Steven Moffat, con questa doppia premiére, ha immediatamente calato l’asso. E’ rappresentato un insieme di elementi mitologici, applicati ad una scrittura volta, da un lato ad esprimere un particolare tratto stilistico, dall’altro ad esaltare tutte le potenzialità di attori e storia. Per questo motivo lo sceneggiatore scozzese riesce ad essere contemporaneamente così amato e così disprezzato, capace di dividere le piazze tanto da poterlo definire lo Zdenek Zeman della BBC. Questo episodio, da considerarsi forse come uno dei più importanti nel rinato repertorio whovian, per estetica, per classicità, per mitologia, per impatto nella nuova stagione, presenta al suo interno un dualismo che dipinge Moffat in tutto il suo stile. Moffat dialoga con il fandom, non lo fa neanche velatamente (“sono incoerente”, dirà il Dottore ad un certo punto). E’ oramai storia il monologo di Matt Smith nell’atto di rigenerarsi in cui consigliava ai Dalek di non farsi ricordare le regole sulla rigenerazione. Allo stesso modo, rivolgendosi a tutti gli “spettatori di scienza” non disposti ad accettare la non spiegazione sulla sopravvivenza di Missy (per due volte) e di Clara, monta su un teatrino niente male: il flashback in bianco e nero, narrato dalla Time Lady, volutamente vago e generico vuole essere un chiarissimo “tiè, volete le spiegazioni? Eccovene una a caso. Ora zitti e guardate l’episodio”. Fastidiosissimo per alcuni, da applausi per altri.

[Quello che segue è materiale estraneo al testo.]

--- config.mk ---
export PLATFORM = sky130hd
export DESIGN_NAME = sipft_ctrl
export DESIGN_NICKNAME = d
export VERILOG_FILES = /design/src/design/sipft_pkg.sv /design/src/design/sipft_ctrl.sv
export SDC_FILE = /design/constraint.sdc
export NUM_CORES = 1
export LEC_CHECK = 0
export ABC_AREA = 1
export BUFFER_PORTS_ARGS = -buffer_cell sky130_fd_sc_hd__buf_4
export CORE_MARGIN = 3
export CORE_UTILIZATION = 31
export DETAILED_ROUTE_END_ITERATION = 8
export PLACE_DENSITY = 0.58
export SLEW_MARGIN = 30
export SYNTH_ARGS = -nofsm -noshare
export SYNTH_HDL_FRONTEND = slang
export SYNTH_SLANG_ARGS = --single-unit
--- constraint.sdc ---
create_clock -name clk_i -period 1.6 [get_ports clk_i]
set_input_delay 0.4 -clock clk_i [delete_from_list [all_inputs] [get_ports clk_i]]
set_output_delay 0.4 -clock clk_i [all_outputs]
set_load 0.005 [all_outputs]
--- src/design/sipft_pkg.sv ---
// Shared types, constants and command/status bundles for the source IP filter table.
// Used by the controller, the datapath and the top level; no dependencies.
`default_nettype none

package sipft_pkg;

  // Table geometry
  localparam int MAX_RULES = 64;
  localparam int IDX_W     = $clog2(MAX_RULES);
  localparam int CNT_W     = $clog2(MAX_RULES + 1);

  // Field widths
  localparam int REQ_W  = 3;
  localparam int IP_W   = 32;
  localparam int ACT_W  = 8;
  localparam int HITS_W = 64;
  localparam int STS_W  = 3;

  // Stream payload widths (byte aligned)
  localparam int IN_FIELDS_W  = IP_W + ACT_W + IDX_W;
  localparam int IN_DATA_W    = ((IN_FIELDS_W + 7) / 8) * 8;
  localparam int OUT_FIELDS_W = STS_W + 1 + 1 + IDX_W + CNT_W + IP_W + 1 + HITS_W;
  localparam int OUT_DATA_W   = ((OUT_FIELDS_W + 7) / 8) * 8;

  typedef enum logic [REQ_W-1:0] {
    REQ_LOOKUP = 3'd0,
    REQ_ADD    = 3'd1,
    REQ_DELETE = 3'd2,
    REQ_CLEAR  = 3'd3,
    REQ_READ   = 3'd4
  } req_e;

  typedef enum logic [STS_W-1:0] {
    STS_OK         = 3'd0,
    STS_BAD_ACTION = 3'd1,
    STS_FULL       = 3'd2,
    STS_NOT_FOUND  = 3'd3,
    STS_RANGE      = 3'd4
  } sts_code_e;

  typedef enum logic [3:0] {
    ST_IDLE,
    ST_DISPATCH,
    ST_SCAN,
    ST_HIT,
    ST_MISS,
    ST_READ,
    ST_SH_RD,
    ST_SH_WR,
    ST_DONE
  } state_e;

  typedef enum logic [1:0] {
    RD_SCAN,
    RD_INDEX,
    RD_SHIFT
  } rd_sel_e;

  typedef enum logic [2:0] {
    WR_NONE,
    WR_BUMP,
    WR_ACTION,
    WR_APPEND,
    WR_SHIFT
  } wr_sel_e;

  typedef enum logic [1:0] {
    CNT_HOLD,
    CNT_CLEAR,
    CNT_INC,
    CNT_DEC
  } cnt_op_e;

  // One table entry as stored in the RAM
  typedef struct packed {
    logic [IP_W-1:0]   addr;
    logic              drop;
    logic [HITS_W-1:0] hits;
  } entry_t;

  // Result fields built up while a request is worked on
  typedef struct packed {
    sts_code_e         status;
    logic              verdict;
    logic              matched;
    logic [IDX_W-1:0]  match_index;
    logic [IP_W-1:0]   entry_src_ip;
    logic              entry_action;
    logic [HITS_W-1:0] entry_hits;
  } res_t;

  // Controller to datapath
  typedef struct packed {
    logic      accept;
    logic      scan;
    logic      capture;
    logic      rd_en;
    rd_sel_e   rd_sel;
    wr_sel_e   wr_sel;
    cnt_op_e   cnt_op;
    logic      set_status;
    sts_code_e status;
    logic      res_hit;
    logic      res_entry;
    logic      sh_init;
    logic      sh_inc;
    logic      push;
  } cmd_t;

  // Datapath to controller
  typedef struct packed {
    logic [REQ_W-1:0] req;
    logic             act_bad;
    logic             idx_bad;
    logic             full;
    logic             hit;
    logic             miss;
    logic             sh_more;
    logic             out_busy;
  } sts_t;

endpackage

`default_nettype wire

--- src/design/sipft_ctrl.sv ---
// Request sequencer for the source IP filter table.
// Depends on sipft_pkg; drives the datapath through cmd_t and reads sts_t.
`default_nettype none

module sipft_ctrl (
  input  wire logic            clk_i,
  input  wire logic            rst_ni,
  input  wire logic            req_valid_i,
  output      logic            req_ready_o,
  input  wire sipft_pkg::sts_t sts_i,
  output      sipft_pkg::cmd_t cmd_o
);

  import sipft_pkg::*;

  state_e state_q, state_d;

  assign req_ready_o = (state_q == ST_IDLE);

  // State register
  always_ff @(posedge clk_i or negedge rst_ni) begin
    if (!rst_ni) begin
      state_q <= ST_IDLE;
    end else begin
      state_q <= state_d;
    end
  end

  // Next state
  always_comb begin
    state_d = state_q;
    case (state_q)
      ST_IDLE: begin
        if (req_valid_i) begin
          state_d = ST_DISPATCH;
        end
      end
      ST_DISPATCH: begin
        case (sts_i.req)
          REQ_LOOKUP, REQ_DELETE: state_d = ST_SCAN;
          REQ_ADD:                state_d = sts_i.act_bad ? ST_DONE : ST_SCAN;
          REQ_READ:               state_d = sts_i.idx_bad ? ST_DONE : ST_READ;
          default:                state_d = ST_DONE;
        endcase
      end
      ST_SCAN: begin
        if (sts_i.hit) begin
          state_d = ST_HIT;
        end else if (sts_i.miss) begin
          state_d = ST_MISS;
        end
      end
      ST_HIT: begin
        state_d = (sts_i.req == REQ_DELETE) ? ST_SH_RD : ST_DONE;
      end
      ST_MISS:  state_d = ST_DONE;
      ST_READ:  state_d = ST_DONE;
      ST_SH_RD: state_d = sts_i.sh_more ? ST_SH_WR : ST_DONE;
      ST_SH_WR: state_d = ST_SH_RD;
      ST_DONE: begin
        if (!sts_i.out_busy) begin
          state_d = ST_IDLE;
        end
      end
      default: state_d = ST_IDLE;
    endcase
  end

  // Command outputs
  always_comb begin
    cmd_o            = '0;
    cmd_o.rd_sel     = RD_SCAN;
    cmd_o.wr_sel     = WR_NONE;
    cmd_o.cnt_op     = CNT_HOLD;
    cmd_o.status     = STS_OK;
    case (state_q)
      ST_IDLE: begin
        cmd_o.accept = req_valid_i;
      end
      ST_DISPATCH: begin
        case (sts_i.req)
          REQ_ADD: begin
            if (sts_i.act_bad) begin
              cmd_o.set_status = 1'b1;
              cmd_o.status     = STS_BAD_ACTION;
            end
          end
          REQ_CLEAR: begin
            cmd_o.cnt_op = CNT_CLEAR;
          end
          REQ_READ: begin
            if (sts_i.idx_bad) begin
              cmd_o.set_status = 1'b1;
              cmd_o.status     = STS_RANGE;
            end else begin
              cmd_o.rd_en  = 1'b1;
              cmd_o.rd_sel = RD_INDEX;
            end
          end
          default: ;
        endcase
      end
      ST_SCAN: begin
        cmd_o.scan    = 1'b1;
        cmd_o.capture = sts_i.hit;
      end
      ST_HIT: begin
        case (sts_i.req)
          REQ_LOOKUP: begin
            cmd_o.wr_sel  = WR_BUMP;
            cmd_o.res_hit = 1'b1;
          end
          REQ_ADD:    cmd_o.wr_sel  = WR_ACTION;
          REQ_DELETE: cmd_o.sh_init = 1'b1;
          default: ;
        endcase
      end
      ST_MISS: begin
        case (sts_i.req)
          REQ_ADD: begin
            if (sts_i.full) begin
              cmd_o.set_status = 1'b1;
              cmd_o.status     = STS_FULL;
            end else begin
              cmd_o.wr_sel = WR_APPEND;
              cmd_o.cnt_op = CNT_INC;
            end
          end
          REQ_DELETE: begin
            cmd_o.set_status = 1'b1;
            cmd_o.status     = STS_NOT_FOUND;
          end
          default: ;
        endcase
      end
      ST_READ: begin
        cmd_o.res_entry = 1'b1;
      end
      ST_SH_RD: begin
        if (sts_i.sh_more) begin
          cmd_o.rd_en  = 1'b1;
          cmd_o.rd_sel = RD_SHIFT;
        end else begin
          cmd_o.cnt_op = CNT_DEC;
        end
      end
      ST_SH_WR: begin
        cmd_o.wr_sel = WR_SHIFT;
        cmd_o.sh_inc = 1'b1;
      end
      ST_DONE: begin
        cmd_o.push = !sts_i.out_busy;
      end
      default: ;
    endcase
  end

endmodule

`default_nettype wire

Allo stesso modo, però, la chiusura del cerchio di questa doppia premiére presenta in calce un ulteriore tipo di firma da parte dello showrunner scozzese. Il Dottore portatore di etica, l’ambiguità morale (Davros chiede: “am I a good man?”), il wibbly wobbley, i Dalek così diversi ma così simili al Dottore: sono questi elementi recentemente ricorrenti. Può considerarsi “The Witch’s Familiar” come la chiusura della mini-saga, estesa nel tempo, comprendente: “Genesis Of The Daleks“, “Dalek!”, “Into The Dalek“, “The Magician’s Apprentice“/”The Witch’s Familiar”. Nella miriade di avventure contro gli abitanti di Skaro, infatti, possono questi essere considerati capitoli introspettivi, mirati all’ambiguità morale, con meno azione, con più conflitti interiori. In tutti questi casi i Dalek non mirano alla conquista/distruzione dell’universo, non rappresentano una minaccia improvvisa (come nella maggior parte dei casi), quanto minaccia provocata da agenti esterni, tra cui l’intervento stesso del Dottore. Ed è proprio la “mancanza” di azione pura e semplice, non dettata da grandi moti dell’animo, a poter muovere un’accusa nei confronti di Moffat, notando come le premesse di un’ambientazione su Skaro possano essere state tradite. Tradite non dal risultato complessivo, bensì dall’ennesimo esito introspettivo, dopo un’ottava stagione dove ogni episodio era occasione per tracciare e confermare tratti caratteristici nella personalità del Dottore.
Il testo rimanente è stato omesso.